Review ArticleThe Changing Face of Clinical Trials

Health Policy Trials

List of authors.
  • Joseph P. Newhouse, Ph.D.,
  • and Sharon-Lise T. Normand, Ph.D.

Introduction

Clinical trials are most commonly associated with drugs and devices, but there are notable examples of trials that involve health policy. Many such trials test innovations in the delivery of services, whereas others focus on financial incentives for patients or providers. This review of health policy trials is not meant to be comprehensive; rather, we mainly consider trials of financial incentives because of their relevance to public policy. Trials of different insurance plans may, for example, vary the degree of cost sharing borne by the patient or the scope of covered services, or they may vary the terms of provider reimbursement.

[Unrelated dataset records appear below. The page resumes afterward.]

`flow/run.sh`:
```
#!/bin/bash
# the make line also repeats each setting of config.mk as NAME=value (left out here)
make -C /OpenROAD-flow-scripts/flow DESIGN_CONFIG=/design/flow/config.mk WORK_HOME=/design/flow/orfs CLKGATE_MAP_FILE= finish
```
`flow/config.mk`:
```
export PLATFORM = sky130hd
export DESIGN_NAME = predictor_top
export DESIGN_NICKNAME = predictor_top
export VERILOG_FILES = /design/flow/design.v
export SDC_FILE = /design/flow/constraint.sdc
export NUM_CORES = 4
export LEC_CHECK = 0
export ABC_AREA = 0
export CAP_MARGIN = 15
export CELL_PAD_IN_SITES_DETAIL_PLACEMENT = 2
export CELL_PAD_IN_SITES_GLOBAL_PLACEMENT = 1
export CORE_MARGIN = 2
export CORE_UTILIZATION = 25
export PLACE_DENSITY_LB_ADDON = 0.21
export SLEW_MARGIN = 20
export TNS_END_PERCENT = 95
```
`flow/constraint.sdc`:
```
create_clock -name core_clock -period 5.89 [get_ports {clk}]
set_input_delay 1.1780 -clock core_clock [delete_from_list [all_inputs] [get_ports {clk}]]
set_output_delay 1.1780 -clock core_clock [all_outputs]
set_load 0.01 [all_outputs]
```
cedar:
## comm_top
module comm_top(
  input wire sys_clk,
  input wire sys_clk_rst,
  input wire rst,
  input wire bit_in, 
  output wire bit_out, 
  output wire [7:0] data_trans, 
  output wire [7:0] data_recev 
);
Size in the first run: ~810 cells after synthesis, roughly 150 flip-flops, about 21 I/O pins, ~8000 sq um of cells after synthesis.
make LEC_CHECK=0 ABC_AREA=0 CAP_MARGIN=40 CELL_PAD_IN_SITES_DETAIL_PLACEMENT=1 CELL_PAD_IN_SITES_GLOBAL_PLACEMENT=3 CORE_ASPECT_RATIO=1.23 CORE_MARGIN=2 CORE_UTILIZATION=21 CTS_CLUSTER_DIAMETER=144 GPL_ROUTABILITY_DRIVEN=1 GPL_TIMING_DRIVEN=1 MAX_ROUTING_LAYER=met4 PLACE_DENSITY_LB_ADDON=0.12 SETUP_SLACK_MARGIN=-0.01 SLEW_MARGIN=40 TNS_END_PERCENT=85 finish   # period 6.48 ns
run.sh (not shown) runs the stock make flow with config.mk's settings and CLKGATE_MAP_FILE=.
## Diff of input files: zinc against cedar
Settings: clearing CELL_PAD_IN_SITES_GLOBAL_PLACEMENT, which used to be 3; clearing PLACE_DENSITY_LB_ADDON, which used to be 0.12; swapping 40 for 5 in CAP_MARGIN; swapping 40 for 35 in SLEW_MARGIN; swapping 21 for 26 in CORE_UTILIZATION; swapping 85 for 65 in TNS_END_PERCENT; swapping -0.01 for 0.42 in SETUP_SLACK_MARGIN; clearing CTS_CLUSTER_DIAMETER, which used to be 144; clearing GPL_ROUTABILITY_DRIVEN, which used to be 1; clearing ABC_AREA, which used to be 0; putting MIN_ROUTING_LAYER at met1 where nothing was set; clearing CORE_ASPECT_RATIO, which used to be 1.23; swapping 6.48 for 5.81 in the clock period (ns, I/O delays scaled along).
## What came out
zinc completed end to end with timing, DRC and antenna clean.
Note that the floorplan row count recorded for zinc amounts to 0.810 times the value seen in cedar.
Compared with cedar, zinc shows a higher hold slack.
Fmax came out higher on zinc than on cedar.
Cell area after placement delta for zinc relative to cedar: 1.3% lower
The combinational fraction of design power of zinc and that of cedar are within noise of each other.
The worst setup slack in zinc was lower than what cedar gave.
Normalized max-slew margin: zinc vs cedar down 4.1 points
Input changes introduced in maple (baseline for comparison: zinc):
Settings: changing CORE_UTILIZATION from 26 to 72; setting PLACE_DENSITY_LB_ADDON to 0.01 for the first time; setting CTS_CLUSTER_SIZE to 17 for the first time; changing CELL_PAD_IN_SITES_DETAIL_PLACEMENT from 1 to 0; changing the clock period (ns, I/O delays scaled along) from 5.81 to 3.49.
Findings:
- Looking at the reports, maple completed the entire flow and the layout it produced met the timing, design-rule and antenna checks.
- Post-CTS setup repair buffer count up 5 in maple wrt zinc
- Status: number of clock buffer instances in the layout parity (maple, zinc)
- zinc → maple: worst endpoint required time decreased 2230 ps, final period utilization increased 27 points.
- Cell area essentially unchanged between maple and zinc.
- maple vs. zinc: biggest fanout along the worst timing path moved down, overall via count from detail_route moved up, first-pass GRT wire length moved down, met2 demand-to-capacity share in global routing moved up, clock transition time at the flip-flop clock pins of the worst setup and hold paths level.
diff inputs: maple => yarrow
Settings: removing SETUP_SLACK_MARGIN (formerly 0.42); changing CORE_UTILIZATION from 72 to 40; removing MIN_ROUTING_LAYER (formerly met1); removing TNS_END_PERCENT (formerly 65); removing MAX_ROUTING_LAYER (formerly met4); removing PLACE_DENSITY_LB_ADDON (formerly 0.01); changing SLEW_MARGIN from 35 to 20; changing CAP_MARGIN from 5 to 20; removing CTS_CLUSTER_SIZE (formerly 17); removing GPL_TIMING_DRIVEN (formerly 1); removing CELL_PAD_IN_SITES_DETAIL_PLACEMENT (formerly 0); changing the clock period (ns, I/O delays scaled along) from 3.49 to 10.0.
Findings:
- yarrow: flow completed, timing, DRC and antenna clean
- yarrow vs. maple: wire length went down about 18%, insertion delay of the later-clocked pin in the worst-skew pair went down 110 ps, die size went up 77%.
Inputs modified between yarrow and juniper:
Settings: swapping 40 for 59 in CORE_UTILIZATION; putting CTS_CLUSTER_SIZE at 98 where nothing was set; putting TNS_END_PERCENT at 30 where nothing was set; swapping 20 for 40 in SLEW_MARGIN; swapping 2 for 5 in CORE_MARGIN; swapping 20 for 0 in CAP_MARGIN; putting CORE_ASPECT_RATIO at 0.5 where nothing was set; putting CTS_CLUSTER_DIAMETER at 324 where nothing was set; putting PLACE_DENSITY at 0.35 where nothing was set; putting SETUP_SLACK_MARGIN at 1.98 where nothing was set.
==> comparison <==
Power was higher in juniper than in yarrow.
Compared with yarrow, in juniper estimated wirelength of the detail-placed design has remained practically unchanged; worst hold slack has remained practically unchanged; relative slew slack has increased; mean routed wirelength per cell has increased; routability congestion estimate from global placement has increased.
juniper was carried through to the last stage, and its layout satisfied the timing, design-rule and antenna checks.
Having completed the whole flow, yarrow delivered a layout that passed the timing, design-rule and antenna checks.
Delta (juniper minus yarrow): count of non-CTS buffers in the layout down 1; maximum net fanout on the critical path has increased.
Inputs modified between juniper and tundra:
Settings: TNS_END_PERCENT: 30 -> unset; PLACE_DENSITY: 0.35 -> unset; SETUP_SLACK_MARGIN: 1.98 -> unset; CTS_CLUSTER_SIZE: 98 -> 49; CAP_MARGIN: 0 -> 20; CORE_UTILIZATION: 59 -> 40; CORE_ASPECT_RATIO: 0.5 -> 1.99; CORE_MARGIN: 5 -> 2.
Findings:
The final reports for tundra and juniper show met1 track demand over resource lower in the former. Across both runs, sequential share of layout area was lower for tundra than for juniper. In the tables for tundra and juniper, clock share of power reads higher with tundra. tundra ended with more met2 routed wirelength than juniper. Cell internal power dissipation delta for tundra relative to juniper: 11% higher.


v31:
Starting RTL as in the previous note.
==> flow/config.mk <==
export PLATFORM = sky130hd
export DESIGN_NAME = comm_top
export DESIGN_NICKNAME = comm_top
export VERILOG_FILES = /design/flow/design.v
export SDC_FILE = /design/flow/constraint.sdc
export NUM_CORES = 4
export LEC_CHECK = 0
export ABC_AREA = 1
export CAP_MARGIN = 20
export CORE_MARGIN = 2
export CORE_UTILIZATION = 72
export CTS_CLUSTER_DIAMETER = 384
export CTS_CLUSTER_SIZE = 19
export HOLD_SLACK_MARGIN = 0.29
export PLACE_DENSITY = 0.78
export SETUP_SLACK_MARGIN = -0.12
export SLEW_MARGIN = 40
==> flow/constraint.sdc <==
create_clock -name core_clock -period 2.33 [get_ports {sys_clk}]
set_input_delay 0.4660 -clock core_clock [delete_from_list [all_inputs] [get_ports {sys_clk}]]
set_output_delay 0.4660 -clock core_clock [all_outputs]
set_load 0.01 [all_outputs]
v31 completed end to end; final checks failed (setup timing).
Modified inputs, v29 compared to v31
Settings: a deleted HOLD_SLACK_MARGIN that had been 0.29; a change of CTS_CLUSTER_SIZE from 19 to 98; a deleted PLACE_DENSITY that had been 0.78; a deleted SETUP_SLACK_MARGIN that had been -0.12; a change of CTS_CLUSTER_DIAMETER from 384 to 400; a change of SLEW_MARGIN from 40 to 20; a change of the clock period (ns, I/O delays scaled along) from 2.33 to 2.66.
==> comparison <==
- Summary — maximum frequency, v29 relative to v31: higher, by 0.49%.
- v29 vs v31 — synthesis-to-finish area growth dropped 3.8 points.
- Changes observed in v29 relative to v31: leakage power summed over all cells fell 2.8%, logic area fell 90 sq um.
- Ran to the end and failed final checks on setup timing: v29.
- Compared to v31, v29 has number of buffers other than clock buffers in the final layout 25 lower.
- Sequential share of layout area (v29 over v31): increase, 1.1 points
- | via count | v29 vs v31 | 5.1% lower |
Here is what was changed in the inputs of v26 compared with v29.
Settings: removing CTS_CLUSTER_DIAMETER (formerly 400); removing CTS_CLUSTER_SIZE (formerly 98); changing the clock period (ns, I/O delays scaled along) from 2.66 to 2.33.
## What came out
On v26: register-to-register slack is 0.41 ns lower than what v29 gave. Critical path depth (v26 vs. v29) increases by a little under 10%. Taking v29 as the reference, in v26 first-iteration DRC count now sits higher; synthesized area per cell now sits at about the same level; count of clock-buffer cells in the layout now sits higher; smallest hold slack now sits lower. Not one of v29 and v26 finished clean. v26: non-clock buffer count 36% above v29. Taking v29 as the reference point, the total power consumption of the routed design of v26 rises by 15%. Power per cell area (lower): v29. Cell area for v26 is higher than for v29.
Power is estimated from default activity; no workload was simulated.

Trials That Vary Prices Paid by Patients

Table 1. Table 1. Summary Descriptions of the RAND and Oregon Health Insurance Experiments.

Two well-known examples of trials that varied the prices that patients paid for their care are the RAND Health Insurance Experiment and the Oregon Health Insurance Experiment; Table 1 provides a brief description of each experiment and its findings.1-7 Although these two trials will form the basis for many of the conclusions drawn in this review, other, similar experiments have been conducted. In one trial conducted in rural Ghana, families were randomly assigned to either receive free formal medical care or continue to pay user fees (control group).8,9 The intent was to increase the use of formal care and reduce the prevalence of malaria after one malaria season. Those receiving free care did use formal care about 12% more often than those paying the usual fees, and there was a corresponding reduction in the use of informal care. However, there was no significant difference in the prevalence of anemia between the two groups. A trial similar to the RAND experiment that had similar results on the use of care was carried out in rural China.10 This experiment showed that pricing affects the use of care across diverse cultures.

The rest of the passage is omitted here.